### YOUR TASK
The answer consists solely of the listing's lines from the first through the line containing "cell class | instances | area, sq um", each reproduced exactly.

### AVAILABLE DATA
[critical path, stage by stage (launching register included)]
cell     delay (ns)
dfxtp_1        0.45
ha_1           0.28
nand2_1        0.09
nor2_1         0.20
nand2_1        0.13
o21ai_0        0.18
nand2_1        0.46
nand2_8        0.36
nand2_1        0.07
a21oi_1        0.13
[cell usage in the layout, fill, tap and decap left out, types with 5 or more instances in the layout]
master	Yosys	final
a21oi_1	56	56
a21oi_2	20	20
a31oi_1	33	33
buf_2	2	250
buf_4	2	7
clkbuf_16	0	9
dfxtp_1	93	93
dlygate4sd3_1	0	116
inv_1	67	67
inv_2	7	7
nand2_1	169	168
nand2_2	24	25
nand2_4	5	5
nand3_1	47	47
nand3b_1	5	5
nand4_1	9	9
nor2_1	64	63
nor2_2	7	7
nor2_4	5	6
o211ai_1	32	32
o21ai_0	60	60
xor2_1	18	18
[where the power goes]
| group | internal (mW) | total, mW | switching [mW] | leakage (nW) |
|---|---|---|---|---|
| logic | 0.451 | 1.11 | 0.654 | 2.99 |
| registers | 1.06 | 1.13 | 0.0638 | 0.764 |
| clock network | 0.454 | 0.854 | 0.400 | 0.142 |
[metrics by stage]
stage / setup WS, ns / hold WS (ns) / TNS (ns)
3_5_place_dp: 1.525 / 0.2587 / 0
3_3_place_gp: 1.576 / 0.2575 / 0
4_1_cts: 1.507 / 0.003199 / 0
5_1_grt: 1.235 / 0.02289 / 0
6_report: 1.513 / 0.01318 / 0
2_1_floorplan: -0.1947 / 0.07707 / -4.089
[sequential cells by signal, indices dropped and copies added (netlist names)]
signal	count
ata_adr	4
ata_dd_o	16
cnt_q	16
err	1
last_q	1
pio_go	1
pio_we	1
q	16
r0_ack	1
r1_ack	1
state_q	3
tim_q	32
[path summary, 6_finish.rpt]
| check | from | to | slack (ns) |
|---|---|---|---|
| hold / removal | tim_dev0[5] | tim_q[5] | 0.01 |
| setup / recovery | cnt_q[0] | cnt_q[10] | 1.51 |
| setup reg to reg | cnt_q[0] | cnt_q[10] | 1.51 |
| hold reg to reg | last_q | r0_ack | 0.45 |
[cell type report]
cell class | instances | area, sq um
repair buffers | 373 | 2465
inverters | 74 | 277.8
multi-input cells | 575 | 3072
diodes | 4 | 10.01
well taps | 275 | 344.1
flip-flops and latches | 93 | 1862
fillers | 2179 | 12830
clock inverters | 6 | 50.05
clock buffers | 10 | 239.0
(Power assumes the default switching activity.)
File: src/rtl/ccff_chain_loader.sv
// Serialises host words MSB-first into a routing tile's ccff chain, CHAIN_LEN bits per pass,
// with an optional second pass that compares the returning ccff_tail stream to the re-sent bits.
module ccff_chain_loader #(
  parameter int WORD_W    = 8,
  parameter int CHAIN_LEN = 36,
  parameter int CNT_W     = 16
) (
  input  logic               prog_clk,
  input  logic               pReset_n,
  input  logic               start,
  input  logic               verify,
  ccff_chain_loader_if.slave cfg,
  output logic               ccff_head,
  output logic               config_enable,
  input  logic               ccff_tail,
  output logic               busy,
  output logic               done,
  output logic               err
);
  localparam int               WBITS_W     = $clog2(WORD_W + 1);
  localparam logic [CNT_W-1:0] CHAIN_LEN_C = CNT_W'(CHAIN_LEN);
  localparam logic [CNT_W-1:0] WORD_W_C    = CNT_W'(WORD_W);

  typedef enum logic [1:0] {IDLE, FETCH, SHIFT, DONE} state_e;

  state_e             state_q, state_d;
  logic [1:0]         pass_q, pass_d;
  logic [1:0]         pass_max_q, pass_max_d;
  logic [CNT_W-1:0]   bitcnt_q, bitcnt_d;
  logic [WBITS_W-1:0] wbits_q, wbits_d;
  logic [WORD_W-1:0]  sreg_q, sreg_d;
  logic               head_q, head_d;
  logic               en_q, en_d;
  logic               chk_q, chk_d;
  logic               busy_q, busy_d;
  logic               err_q, err_d;
  logic [CNT_W-1:0]   remaining;

  always_ff @(posedge prog_clk or negedge pReset_n) begin
    if (!pReset_n) begin
      state_q    <= IDLE;
      pass_q     <= '0;
      pass_max_q <= '0;
      bitcnt_q   <= '0;
      wbits_q    <= '0;
      sreg_q     <= '0;
      head_q     <= 1'b0;
      en_q       <= 1'b0;
      chk_q      <= 1'b0;
      busy_q     <= 1'b0;
      err_q      <= 1'b0;
    end else begin
      state_q    <= state_d;
      pass_q     <= pass_d;
      pass_max_q <= pass_max_d;
      bitcnt_q   <= bitcnt_d;
      wbits_q    <= wbits_d;
      sreg_q     <= sreg_d;
      head_q     <= head_d;
      en_q       <= en_d;
      chk_q      <= chk_d;
      busy_q     <= busy_d;
      err_q      <= err_d;
    end
  end

  // chk_q tags the bit currently on ccff_head as a verify-pass bit, so the
  // compare stays aligned with the registered head rather than with pass_q.
  always_comb begin
    state_d    = state_q;
    pass_d     = pass_q;
    pass_max_d = pass_max_q;
    bitcnt_d   = bitcnt_q;
    wbits_d    = wbits_q;
    sreg_d     = sreg_q;
    head_d     = head_q;
    en_d       = 1'b0;
    chk_d      = 1'b0;
    busy_d     = busy_q;
    err_d      = err_q | (chk_q & (ccff_tail != head_q));
    remaining  = CHAIN_LEN_C - bitcnt_q;

    case (state_q)
      IDLE: begin
        if (start) begin
          state_d    = FETCH;
          pass_max_d = verify ? 2'd2 : 2'd1;
          pass_d     = 2'd1;
          bitcnt_d   = '0;
          err_d      = 1'b0;
          busy_d     = 1'b1;
        end
      end
      FETCH: begin
        if (cfg.cfg_valid) begin
          sreg_d  = cfg.cfg_data;
          wbits_d = (remaining >= WORD_W_C) ? WBITS_W'(WORD_W) : WBITS_W'(remaining);
          state_d = SHIFT;
        end
      end
      SHIFT: begin
        head_d   = sreg_q[WORD_W-1];
        en_d     = 1'b1;
        chk_d    = (pass_q == 2'd2);
        sreg_d   = {sreg_q[WORD_W-2:0], 1'b0};
        bitcnt_d = bitcnt_q + CNT_W'(1);
        wbits_d  = wbits_q - WBITS_W'(1);
        if (wbits_q == WBITS_W'(1)) begin
          if (bitcnt_d == CHAIN_LEN_C) begin
            if (pass_q == pass_max_q) begin
              state_d = DONE;
            end else begin
              pass_d   = pass_q + 2'd1;
              bitcnt_d = '0;
              state_d  = FETCH;
            end
          end else begin
            state_d = FETCH;
          end
        end
      end
      DONE: begin
        busy_d  = 1'b0;
        state_d = IDLE;
      end
      default: state_d = IDLE;
    endcase
  end

  assign cfg.cfg_ready  = (state_q == FETCH);
  assign done           = (state_q == DONE);
  assign ccff_head      = head_q;
  assign config_enable  = en_q;
  assign busy           = busy_q;
  assign err            = err_q;
endmodule
===== config.mk =====
export PLATFORM = sky130hd
export DESIGN_NAME = vif_rr_arbiter
export DESIGN_NICKNAME = d
export VERILOG_FILES = /design/src/rtl/vif_rr_arbiter.sv
export SDC_FILE = /design/constraint.sdc
export NUM_CORES = 1
export LEC_CHECK = 0
export CAP_MARGIN = 25
export CELL_PAD_IN_SITES_DETAIL_PLACEMENT = 1
export CELL_PAD_IN_SITES_GLOBAL_PLACEMENT = 2
export CORE_MARGIN = 5
export CORE_UTILIZATION = 25
export DETAILED_ROUTE_END_ITERATION = 6
export GPL_TIMING_DRIVEN = 0
export PLACE_DENSITY_LB_ADDON = 0.1
export SLEW_MARGIN = 20
export SYNTH_ARGS = -nofsm -noshare
export SYNTH_HDL_FRONTEND = slang
export SYNTH_SLANG_ARGS = --single-unit

===== constraint.sdc =====
create_clock -name clk -period 3.3 [get_ports clk]
set_clock_uncertainty 0.15 [all_clocks]
set_input_delay 0.495 -clock clk [delete_from_list [all_inputs] [get_ports clk]]
set_output_delay 0.495 -clock clk [all_outputs]
set_load 0.05 [all_outputs]

===== src/rtl/vif_rr_arbiter.sv =====
// vif_rr_arbiter: round-robin arbiter with burst limit feeding one registered valid/ready/data stage
module vif_rr_arbiter #(
    parameter int NUM_REQ   = 4,
    parameter int DATA_W    = 8,
    parameter int MAX_BURST = 4,
    parameter int ID_W      = $clog2(NUM_REQ)
) (
    input  logic                      clk,
    input  logic                      reset_n,
    input  logic [NUM_REQ-1:0]        req_valid,
    input  logic [NUM_REQ*DATA_W-1:0] req_data,
    output logic [NUM_REQ-1:0]        req_ready,
    output logic                      out_valid,
    output logic [DATA_W-1:0]         out_data,
    output logic [ID_W-1:0]           out_grant_id,
    input  logic                      out_ready
);
    localparam int CNT_W = $clog2(MAX_BURST + 1);

    logic [ID_W-1:0]   last_id;
    logic [CNT_W-1:0]  burst_cnt;
    logic [ID_W-1:0]   win;
    logic [ID_W-1:0]   idx;
    logic              found;
    logic              sticky;
    logic              can_accept;
    logic              under_limit;
    logic [DATA_W-1:0] win_data;

    assign can_accept  = reset_n && (!out_valid || out_ready);
    assign under_limit = burst_cnt < CNT_W'(MAX_BURST);
    // burst_cnt of zero means nobody owns the channel yet, so no sticky hold
    assign sticky      = req_valid[last_id] && burst_cnt != '0 && under_limit;
    assign win_data    = req_data[int'(win)*DATA_W +: DATA_W];

    // pick the winner: sticky owner first, else first valid after last_id, wrapping to last_id
    always_comb begin
        win   = last_id;
        idx   = '0;
        found = 1'b0;
        for (int k = 1; k <= NUM_REQ; k++) begin
            idx = ID_W'((int'(last_id) + k) % NUM_REQ);
            if (!found && req_valid[idx]) begin
                win   = idx;
                found = 1'b1;
            end
        end
        if (sticky) win = last_id;
        req_ready = '0;
        if (can_accept && found) req_ready[win] = 1'b1;
    end

    // output register and arbitration state; everything holds under backpressure
    always_ff @(posedge clk or negedge reset_n) begin
        if (!reset_n) begin
            out_valid    <= 1'b0;
            out_data     <= '0;
            out_grant_id <= '0;
            last_id      <= ID_W'(NUM_REQ - 1);
            burst_cnt    <= '0;
        end else if (can_accept) begin
            if (found) begin
                out_valid    <= 1'b1;
                out_data     <= win_data;
                out_grant_id <= win;
                last_id      <= win;
                burst_cnt    <= (win == last_id && under_limit) ? burst_cnt + CNT_W'(1) : CNT_W'(1);
            end else begin
                out_valid <= 1'b0;
            end
        end
    end
endmodule
==> src/rtl/audio_pkg.sv <==
// rtl/audio_pkg.sv - shared states and constants for the audio record/play controller
package audio_pkg;

    localparam int ADDR_W = 18;
    localparam logic [ADDR_W-1:0] ADDR_MAX = '1;
    localparam int DEF_FRAMES_PER_SEC = 32000;

    typedef enum logic [1:0] {
        IDLE   = 2'd0,
        RECORD = 2'd1,
        PLAY   = 2'd2,
        DONE   = 2'd3
    } aud_state_e;

endpackage

==> src/rtl/audio_rec_play_ctrl_if.sv <==
// rtl/audio_rec_play_ctrl_if.sv - key, frame clock and codec control bundle
interface audio_rec_play_ctrl_if #(
    parameter int ADDR_W = audio_pkg::ADDR_W,
    parameter int SEC_W  = 8
);
    logic              key_record;
    logic              key_play;
    logic              key_stop;
    logic              speed_fast;
    logic [3:0]        speed_rate;
    logic              interp_en;
    logic              AUD_ADCLRCK;
    logic              AUD_DACLRCK;
    logic [ADDR_W-1:0] codec_addr;

    logic              stop;
    logic              record;
    logic              fast;
    logic [3:0]        rate;
    logic              interp;
    logic [1:0]        state;
    logic [ADDR_W-1:0] rec_end_addr;
    logic              play_done;
    logic [SEC_W-1:0]  elapsed_sec;

    modport master (
        output key_record, key_play, key_stop, speed_fast, speed_rate, interp_en,
               AUD_ADCLRCK, AUD_DACLRCK, codec_addr,
        input  stop, record, fast, rate, interp, state, rec_end_addr, play_done, elapsed_sec
    );

    modport slave (
        input  key_record, key_play, key_stop, speed_fast, speed_rate, interp_en,
               AUD_ADCLRCK, AUD_DACLRCK, codec_addr,
        output stop, record, fast, rate, interp, state, rec_end_addr, play_done, elapsed_sec
    );

endinterface

==> src/rtl/lrck_sec_counter.sv <==
// rtl/lrck_sec_counter.sv - LRCK rising-edge frame counter feeding a saturating seconds counter
module lrck_sec_counter #(
    parameter int FRAMES_PER_SEC = audio_pkg::DEF_FRAMES_PER_SEC,
    parameter int SEC_W          = 8
) (
    input  logic             clk,
    input  logic             rst_n,
    input  logic             clear,
    input  logic             enable,
    input  logic             lrck,
    output logic [SEC_W-1:0] elapsed_sec
);

    localparam int FW = (FRAMES_PER_SEC > 1) ? $clog2(FRAMES_PER_SEC) : 1;
    localparam logic [FW-1:0] FRAME_LAST = FW'(FRAMES_PER_SEC - 1);

    logic          lrck_prev_q;
    logic [FW-1:0] frame_q;
    logic [SEC_W-1:0] sec_q;
    logic          lrck_rise;

    assign lrck_rise   = !lrck_prev_q && lrck;
    assign elapsed_sec = sec_q;

    always_ff @(posedge clk or negedge rst_n) begin
        if (!rst_n) begin
            lrck_prev_q <= 1'b0;
            frame_q     <= '0;
            sec_q       <= '0;
        end else begin
            lrck_prev_q <= lrck;
            if (clear) begin
                frame_q <= '0;
                sec_q   <= '0;
            end else if (enable && lrck_rise) begin
                if (frame_q == FRAME_LAST) begin
                    frame_q <= '0;
                    // Display value sticks at full scale rather than wrapping to zero.
                    if (sec_q != '1) begin
                        sec_q <= sec_q + 1'b1;
                    end
                end else begin
                    frame_q <= frame_q + 1'b1;
                end
            end
        end
    end

endmodule

==> src/rtl/audio_rec_play_ctrl.sv <==
// rtl/audio_rec_play_ctrl.sv - record/play sequencer driving the codec control levels
module audio_rec_play_ctrl #(
    parameter int FRAMES_PER_SEC = audio_pkg::DEF_FRAMES_PER_SEC,
    parameter int ADDR_W         = audio_pkg::ADDR_W,
    parameter int SEC_W          = 8
) (
    input  logic                  AUD_BCLK,
    input  logic                  rst_n,
    audio_rec_play_ctrl_if.slave  bus
);
    import audio_pkg::*;

    localparam logic [ADDR_W-1:0] ADDR_FULL = '1;

    aud_state_e        state_q, state_d;
    logic              restart_q, restart_d;
    logic [ADDR_W-1:0] rec_end_q, rec_end_d;
    logic              stop_q, record_q, interp_q, play_done_q;
    logic              fast_q, fast_d;
    logic [3:0]        rate_q, rate_d;
    logic              dac_prev_q, dac_fall;
    logic              cnt_clear, cnt_enable, active_lrck;
    logic [SEC_W-1:0]  elapsed_sec;

    assign dac_fall    = dac_prev_q && !bus.AUD_DACLRCK;
    assign active_lrck = (state_q == PLAY) ? bus.AUD_DACLRCK : bus.AUD_ADCLRCK;
    assign cnt_enable  = (state_q == RECORD) || (state_q == PLAY);
    assign cnt_clear   = ((state_d == RECORD) && (state_q != RECORD)) ||
                         ((state_d == PLAY)   && (state_q != PLAY));

    always_comb begin
        state_d   = state_q;
        restart_d = 1'b0;
        rec_end_d = rec_end_q;
        unique case (state_q)
            IDLE: begin
                if (bus.key_stop) begin
                    state_d = IDLE;
                end else if (restart_q || bus.key_record) begin
                    state_d = RECORD;
                end else if (bus.key_play && (rec_end_q != '0)) begin
                    state_d = PLAY;
                end
            end
            RECORD: begin
                if (bus.key_stop) begin
                    state_d   = IDLE;
                    rec_end_d = bus.codec_addr;
                end else if (bus.key_record) begin
                    // Pass through IDLE for one cycle so the codec sees stop and rewinds.
                    state_d   = IDLE;
                    restart_d = 1'b1;
                    rec_end_d = bus.codec_addr;
                end else if (bus.codec_addr == ADDR_FULL) begin
                    state_d   = IDLE;
                    rec_end_d = ADDR_FULL;
                end
            end
            PLAY: begin
                if (bus.key_stop) begin
                    state_d = IDLE;
                end else if (bus.key_record) begin
                    state_d = RECORD;
                end else if (bus.codec_addr >= rec_end_q) begin
                    state_d = DONE;
                end
            end
            DONE:    state_d = IDLE;
            default: state_d = IDLE;
        endcase
    end

    // Speed settings are sampled on the DAC frame boundary so a step never changes mid-frame.
    always_comb begin
        fast_d = fast_q;
        rate_d = rate_q;
        if (state_d != PLAY) begin
            fast_d = 1'b0;
        end else if (dac_fall) begin
            fast_d = bus.speed_fast;
            rate_d = (bus.speed_rate == 4'd0) ? 4'd1 : bus.speed_rate;
        end
    end

    always_ff @(posedge AUD_BCLK or negedge rst_n) begin
        if (!rst_n) begin
            state_q     <= IDLE;
            restart_q   <= 1'b0;
            rec_end_q   <= '0;
            stop_q      <= 1'b1;
            record_q    <= 1'b0;
            fast_q      <= 1'b0;
            rate_q      <= 4'd1;
            interp_q    <= 1'b0;
            play_done_q <= 1'b0;
            dac_prev_q  <= 1'b0;
        end else begin
            state_q     <= state_d;
            restart_q   <= restart_d;
            rec_end_q   <= rec_end_d;
            stop_q      <= (state_d == IDLE) || (state_d == DONE);
            record_q    <= (state_d == RECORD);
            fast_q      <= fast_d;
            rate_q      <= rate_d;
            interp_q    <= (state_d == PLAY) && bus.interp_en && !fast_d;
            play_done_q <= (state_d == DONE);
            dac_prev_q  <= bus.AUD_DACLRCK;
        end
    end

    lrck_sec_counter #(
        .FRAMES_PER_SEC (FRAMES_PER_SEC),
        .SEC_W          (SEC_W)
    ) u_sec (
        .clk         (AUD_BCLK),
        .rst_n       (rst_n),
        .clear       (cnt_clear),
        .enable      (cnt_enable),
        .lrck        (active_lrck),
        .elapsed_sec (elapsed_sec)
    );

    assign bus.stop         = stop_q;
    assign bus.record       = record_q;
    assign bus.fast         = fast_q;
    assign bus.rate         = rate_q;
    assign bus.interp       = interp_q;
    assign bus.state        = state_q;
    assign bus.rec_end_addr = rec_end_q;
    assign bus.play_done    = play_done_q;
    assign bus.elapsed_sec  = elapsed_sec;

endmodule
$ cat src/rtl/spi_feed_fifo_mem.sv
// FIFO storage: synchronous write port, asynchronous read port.
module spi_feed_fifo_mem
  import spi_feed_pkg::*;
#(
  parameter int unsigned Nbit  = 8,
  parameter int unsigned DEPTH = 8
) (
  input  logic                          clk_i,
  input  logic                          we_i,
  input  logic [ptr_width(DEPTH)-1:0]   waddr_i,
  input  logic [Nbit-1:0]               wdata_i,
  input  logic [ptr_width(DEPTH)-1:0]   raddr_i,
  output logic [Nbit-1:0]               rdata_o
);

  logic [Nbit-1:0] mem_q [DEPTH];

  always_ff @(posedge clk_i) begin
    if (we_i) begin
      mem_q[waddr_i] <= wdata_i;
    end
  end

  assign rdata_o = mem_q[raddr_i];

endmodule

$ cat src/rtl/spi_rd_word_feeder.sv
// Buffers capture-side words and presents the head word to the SPI read slave,
// holding wtreq while dout is being updated and popping on each transfer end.
module spi_rd_word_feeder
  import spi_feed_pkg::*;
#(
  parameter int unsigned     Nbit       = 8,
  parameter int unsigned     DEPTH      = 8,
  parameter logic [Nbit-1:0] EMPTY_CODE = {Nbit{DEF_EMPTY_FILL}}
) (
  input  logic                        clk,
  input  logic                        rst,
  input  logic [Nbit-1:0]             wr_data,
  input  logic                        wr_en,
  output logic                        full,
  output logic                        empty,
  output logic [ptr_width(DEPTH):0]   level,
  output logic                        ovf,
  input  logic                        ovf_clr,
  output logic [Nbit-1:0]             dout,
  output logic                        wtreq,
  input  logic                        clr
);

  localparam int unsigned PW = ptr_width(DEPTH);
  localparam int unsigned LW = PW + 1;

  state_e          state_q, state_d;
  logic            clr_dly_q;
  logic [PW-1:0]   wr_ptr_q, wr_ptr_d;
  logic [PW-1:0]   rd_ptr_q, rd_ptr_d;
  logic [LW-1:0]   level_q, level_d;
  logic            full_q, full_d;
  logic            empty_q, empty_d;
  logic            ovf_q, ovf_d;
  logic [Nbit-1:0] dout_q, dout_d;
  logic            wtreq_q, wtreq_d;
  logic [Nbit-1:0] rd_data;
  logic            wr_acc, pop, clr_rise, clr_fall;

  assign wr_acc   = wr_en & ~full_q;
  assign pop      = (state_q == ST_POP);
  assign clr_rise = clr & ~clr_dly_q;
  assign clr_fall = ~clr & clr_dly_q;

  spi_feed_fifo_mem #(
    .Nbit  (Nbit),
    .DEPTH (DEPTH)
  ) u_mem (
    .clk_i   (clk),
    .we_i    (wr_acc),
    .waddr_i (wr_ptr_q),
    .wdata_i (wr_data),
    .raddr_i (rd_ptr_q),
    .rdata_o (rd_data)
  );

  // Pointer, occupancy and overflow bookkeeping.
  always_comb begin
    wr_ptr_d = wr_ptr_q;
    rd_ptr_d = rd_ptr_q;
    level_d  = level_q;
    if (wr_acc) begin
      wr_ptr_d = wr_ptr_q + PW'(1);
    end
    if (pop) begin
      rd_ptr_d = rd_ptr_q + PW'(1);
    end
    case ({wr_acc, pop})
      2'b10:   level_d = level_q + LW'(1);
      2'b01:   level_d = level_q - LW'(1);
      default: level_d = level_q;
    endcase
    full_d  = (level_d == LW'(DEPTH));
    empty_d = (level_d == '0);
    ovf_d   = (wr_en & full_q) | (ovf_q & ~ovf_clr);
  end

  // Next state; decisions use post-update occupancy so a fresh word loads at once.
  always_comb begin
    state_d = state_q;
    dout_d  = dout_q;
    unique case (state_q)
      ST_EMPTY: begin
        if (clr_rise) begin
          state_d = ST_XFER_E;
        end else if ((level_d != '0) && !clr) begin
          state_d = ST_LOAD;
        end
      end
      ST_LOAD: begin
        dout_d  = rd_data;
        state_d = clr_rise ? ST_XFER : ST_READY;
      end
      ST_READY: begin
        if (clr_rise) begin
          state_d = ST_XFER;
        end
      end
      ST_XFER: begin
        if (clr_fall) begin
          state_d = ST_POP;
        end
      end
      ST_XFER_E: begin
        if (clr_fall) begin
          state_d = ST_EMPTY;
        end
      end
      ST_POP: begin
        state_d = (level_d != '0) ? ST_LOAD : ST_EMPTY;
      end
      default: state_d = ST_EMPTY;
    endcase
    if ((state_d == ST_EMPTY) || (state_d == ST_XFER_E)) begin
      dout_d = EMPTY_CODE;
    end
    wtreq_d = (state_d == ST_LOAD) || (state_d == ST_POP);
  end

  always_ff @(posedge clk) begin
    if (!rst) begin
      state_q   <= ST_EMPTY;
      clr_dly_q <= 1'b0;
      wr_ptr_q  <= '0;
      rd_ptr_q  <= '0;
      level_q   <= '0;
      full_q    <= 1'b0;
      empty_q   <= 1'b1;
      ovf_q     <= 1'b0;
      dout_q    <= EMPTY_CODE;
      wtreq_q   <= 1'b0;
    end else begin
      state_q   <= state_d;
      clr_dly_q <= clr;
      wr_ptr_q  <= wr_ptr_d;
      rd_ptr_q  <= rd_ptr_d;
      level_q   <= level_d;
      full_q    <= full_d;
      empty_q   <= empty_d;
      ovf_q     <= ovf_d;
      dout_q    <= dout_d;
      wtreq_q   <= wtreq_d;
    end
  end

  assign full  = full_q;
  assign empty = empty_q;
  assign level = level_q;
  assign ovf   = ovf_q;
  assign dout  = dout_q;
  assign wtreq = wtreq_q;

endmodule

### TASK SOLUTION
[critical path, stage by stage (launching register included)]
cell     delay (ns)
dfxtp_1        0.45
ha_1           0.28
nand2_1        0.09
nor2_1         0.20
nand2_1        0.13
o21ai_0        0.18
nand2_1        0.46
nand2_8        0.36
nand2_1        0.07
a21oi_1        0.13
[cell usage in the layout, fill, tap and decap left out, types with 5 or more instances in the layout]
master	Yosys	final
a21oi_1	56	56
a21oi_2	20	20
a31oi_1	33	33
buf_2	2	250
buf_4	2	7
clkbuf_16	0	9
dfxtp_1	93	93
dlygate4sd3_1	0	116
inv_1	67	67
inv_2	7	7
nand2_1	169	168
nand2_2	24	25
nand2_4	5	5
nand3_1	47	47
nand3b_1	5	5
nand4_1	9	9
nor2_1	64	63
nor2_2	7	7
nor2_4	5	6
o211ai_1	32	32
o21ai_0	60	60
xor2_1	18	18
[where the power goes]
| group | internal (mW) | total, mW | switching [mW] | leakage (nW) |
|---|---|---|---|---|
| logic | 0.451 | 1.11 | 0.654 | 2.99 |
| registers | 1.06 | 1.13 | 0.0638 | 0.764 |
| clock network | 0.454 | 0.854 | 0.400 | 0.142 |
[metrics by stage]
stage / setup WS, ns / hold WS (ns) / TNS (ns)
3_5_place_dp: 1.525 / 0.2587 / 0
3_3_place_gp: 1.576 / 0.2575 / 0
4_1_cts: 1.507 / 0.003199 / 0
5_1_grt: 1.235 / 0.02289 / 0
6_report: 1.513 / 0.01318 / 0
2_1_floorplan: -0.1947 / 0.07707 / -4.089
[sequential cells by signal, indices dropped and copies added (netlist names)]
signal	count
ata_adr	4
ata_dd_o	16
cnt_q	16
err	1
last_q	1
pio_go	1
pio_we	1
q	16
r0_ack	1
r1_ack	1
state_q	3
tim_q	32
[path summary, 6_finish.rpt]
| check | from | to | slack (ns) |
|---|---|---|---|
| hold / removal | tim_dev0[5] | tim_q[5] | 0.01 |
| setup / recovery | cnt_q[0] | cnt_q[10] | 1.51 |
| setup reg to reg | cnt_q[0] | cnt_q[10] | 1.51 |
| hold reg to reg | last_q | r0_ack | 0.45 |
[cell type report]
cell class | instances | area, sq um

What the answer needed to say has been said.